3.Expression of macrophage migration inhibitory factor in keloid
Guifeng LI ; Chunmei WANG ; Xian ZHOU ; Lun YAN ; Xiaofei XIANG ; Wei XU ; Sifen YANG ; Jiabiao REN
Chinese Journal of Tissue Engineering Research 2015;(33):5338-5343
BACKGROUND:Macrophage migration inhibitory factor is involved in the process of a variety of diseases, and plays a very important role in the tumor, autoimmune diseases, inflammation, angiogenesis, fibrotic diseases and so on. These biological characteristics are similar to keloids. OBJECTIVE: To compare the distribution and number of macrophage migration inhibitory factor in normal skin, hypertrophic scar and keloid. METHODS: We colected 40 clinical pathological scar specimens after surgery, including 20 hypertrophic scars and 20 keloids.
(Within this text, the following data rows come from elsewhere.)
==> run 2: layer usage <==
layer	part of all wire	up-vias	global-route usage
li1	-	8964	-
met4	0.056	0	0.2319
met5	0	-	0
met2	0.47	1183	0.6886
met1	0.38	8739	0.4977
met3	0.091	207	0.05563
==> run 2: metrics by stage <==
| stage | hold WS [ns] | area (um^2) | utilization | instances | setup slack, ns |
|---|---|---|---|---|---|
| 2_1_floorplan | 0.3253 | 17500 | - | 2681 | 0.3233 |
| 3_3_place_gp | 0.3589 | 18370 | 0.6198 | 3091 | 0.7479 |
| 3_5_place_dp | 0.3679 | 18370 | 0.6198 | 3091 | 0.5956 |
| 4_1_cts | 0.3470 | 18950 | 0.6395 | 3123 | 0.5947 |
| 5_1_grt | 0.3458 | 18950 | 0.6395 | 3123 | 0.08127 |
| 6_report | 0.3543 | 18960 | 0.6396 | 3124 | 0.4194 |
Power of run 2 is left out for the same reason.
File: src/hdl/fwq_ctrl.sv
`timescale 1ns / 1ps
module fwq_ctrl import fwq_pkg::*; (
  input  logic clk_i,
  input  logic rst_ni,
  input  logic in_valid_i,
  output logic in_ready_o,
  input  sts_t sts_i,
  output cmd_t cmd_o
);
  typedef enum logic [13:0] {
    ST_IDLE = 14'b00000000000001,
    ST_DISP = 14'b00000000000010,
    ST_ENQ  = 14'b00000000000100,
    ST_RKEY = 14'b00000000001000,
    ST_BRD  = 14'b00000000010000,
    ST_BLD  = 14'b00000000100000,
    ST_WRD  = 14'b00000001000000,
    ST_WEV  = 14'b00000010000000,
    ST_WEND = 14'b00000100000000,
    ST_MRD  = 14'b00001000000000,
    ST_MEV  = 14'b00010000000000,
    ST_MAP1 = 14'b00100000000000,
    ST_APP  = 14'b01000000000000,
    ST_FIN  = 14'b10000000000000
  } state_e;

  state_e state_q, state_d;
  logic   is_wake;

  assign is_wake = (sts_i.op == OP_WAKE) || (sts_i.op == OP_WAKE_MASK) ||
                   (sts_i.op == OP_REQUEUE);

  always_comb begin
    state_d    = state_q;
    cmd_o      = '0;
    in_ready_o = 1'b0;
    unique case (state_q)
      ST_IDLE: begin
        in_ready_o = 1'b1;
        if (in_valid_i) begin
          cmd_o.load = 1'b1;
          state_d    = ST_DISP;
        end
      end
      ST_DISP: begin
        priority if (sts_i.op == OP_ENQ) begin
          state_d = ST_ENQ;
        end else if (sts_i.op == OP_COUNT || is_wake) begin
          state_d = ST_BRD;
        end else if (sts_i.op == OP_REMOVE && sts_i.wid_ok && sts_i.queued) begin
          state_d = ST_RKEY;
        end else begin
          state_d = ST_FIN;
        end
      end
      ST_ENQ: begin
        cmd_o.enq  = 1'b1;
        cmd_o.brd  = 1'b1;
        cmd_o.hsel = HS_SRC;
        state_d    = (sts_i.wid_ok && !sts_i.queued) ? ST_APP : ST_FIN;
      end
      ST_RKEY: begin
        cmd_o.key_rd = 1'b1;
        state_d      = ST_BRD;
      end
      ST_BRD: begin
        cmd_o.brd  = 1'b1;
        cmd_o.hsel = (sts_i.op == OP_REMOVE) ? HS_KEY : HS_SRC;
        state_d    = ST_BLD;
      end
      ST_BLD: begin
        cmd_o.bld = 1'b1;
        state_d   = (is_wake && sts_i.wlim_zero) ? ST_WEND : ST_WRD;
      end
      ST_WRD: begin
        if (sts_i.cur_nil) begin
          state_d = is_wake ? ST_WEND : ST_FIN;
        end else begin
          cmd_o.node_rd = 1'b1;
          state_d       = ST_WEV;
        end
      end
      ST_WEV: begin
        if (!(sts_i.hit && is_wake && !sts_i.can_emit)) begin
          cmd_o.wev = 1'b1;
          priority if (sts_i.hit && sts_i.op == OP_REMOVE) begin
            state_d = ST_FIN;
          end else if (sts_i.hit && is_wake && sts_i.wake_done) begin
            state_d = ST_WEND;
          end else begin
            state_d = ST_WRD;
          end
        end
      end
      ST_WEND: begin
        if (sts_i.move_ok) begin
          cmd_o.mstart = 1'b1;
          state_d      = ST_MRD;
        end else begin
          state_d = ST_FIN;
        end
      end
      ST_MRD: begin
        if (sts_i.cur_nil) begin
          state_d = ST_FIN;
        end else begin
          cmd_o.node_rd = 1'b1;
          state_d       = ST_MEV;
        end
      end
      ST_MEV: begin
        if (!(sts_i.hit && !sts_i.can_emit)) begin
          cmd_o.mev = 1'b1;
          priority if (sts_i.hit) begin
            state_d = ST_MAP1;
          end else if (sts_i.at_end) begin
            state_d = ST_FIN;
          end else begin
            state_d = ST_MRD;
          end
        end
      end
      ST_MAP1: begin
        cmd_o.map1 = 1'b1;
        cmd_o.hsel = HS_DST;
        state_d    = ST_APP;
      end
      ST_APP: begin
        cmd_o.app = 1'b1;
        state_d   = (sts_i.op == OP_ENQ || sts_i.move_done) ? ST_FIN : ST_MRD;
      end
      ST_FIN: begin
        if (sts_i.out_free) begin
          cmd_o.fin = 1'b1;
          state_d   = ST_IDLE;
        end
      end
      default: state_d = ST_IDLE;
    endcase
  end

  always_ff @(posedge clk_i or negedge rst_ni) begin
    if (!rst_ni) begin
      state_q <= ST_IDLE;
    end else begin
      state_q <= state_d;
    end
  end
endmodule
Another 10 samples of the normal skin were used as control group. Hematoxylin-eosin staining and immunohistochemistry staining were performed to test the expression of macrophage migration inhibitory factor in pathological scars and normal skin. RESULTS AND CONCLUSION:Macrophage migration inhibitory factor was positively expressed in the normal skin, hypertrophic scar and keloid, and the expression of macrophage migration inhibitory factor in keloid was significantly higher than that in hypertrophic scar and normal skin (P < 0.01). It means that the abnormal infiltration of macrophage migration inhibitory factor may be associated with the formation of keloid.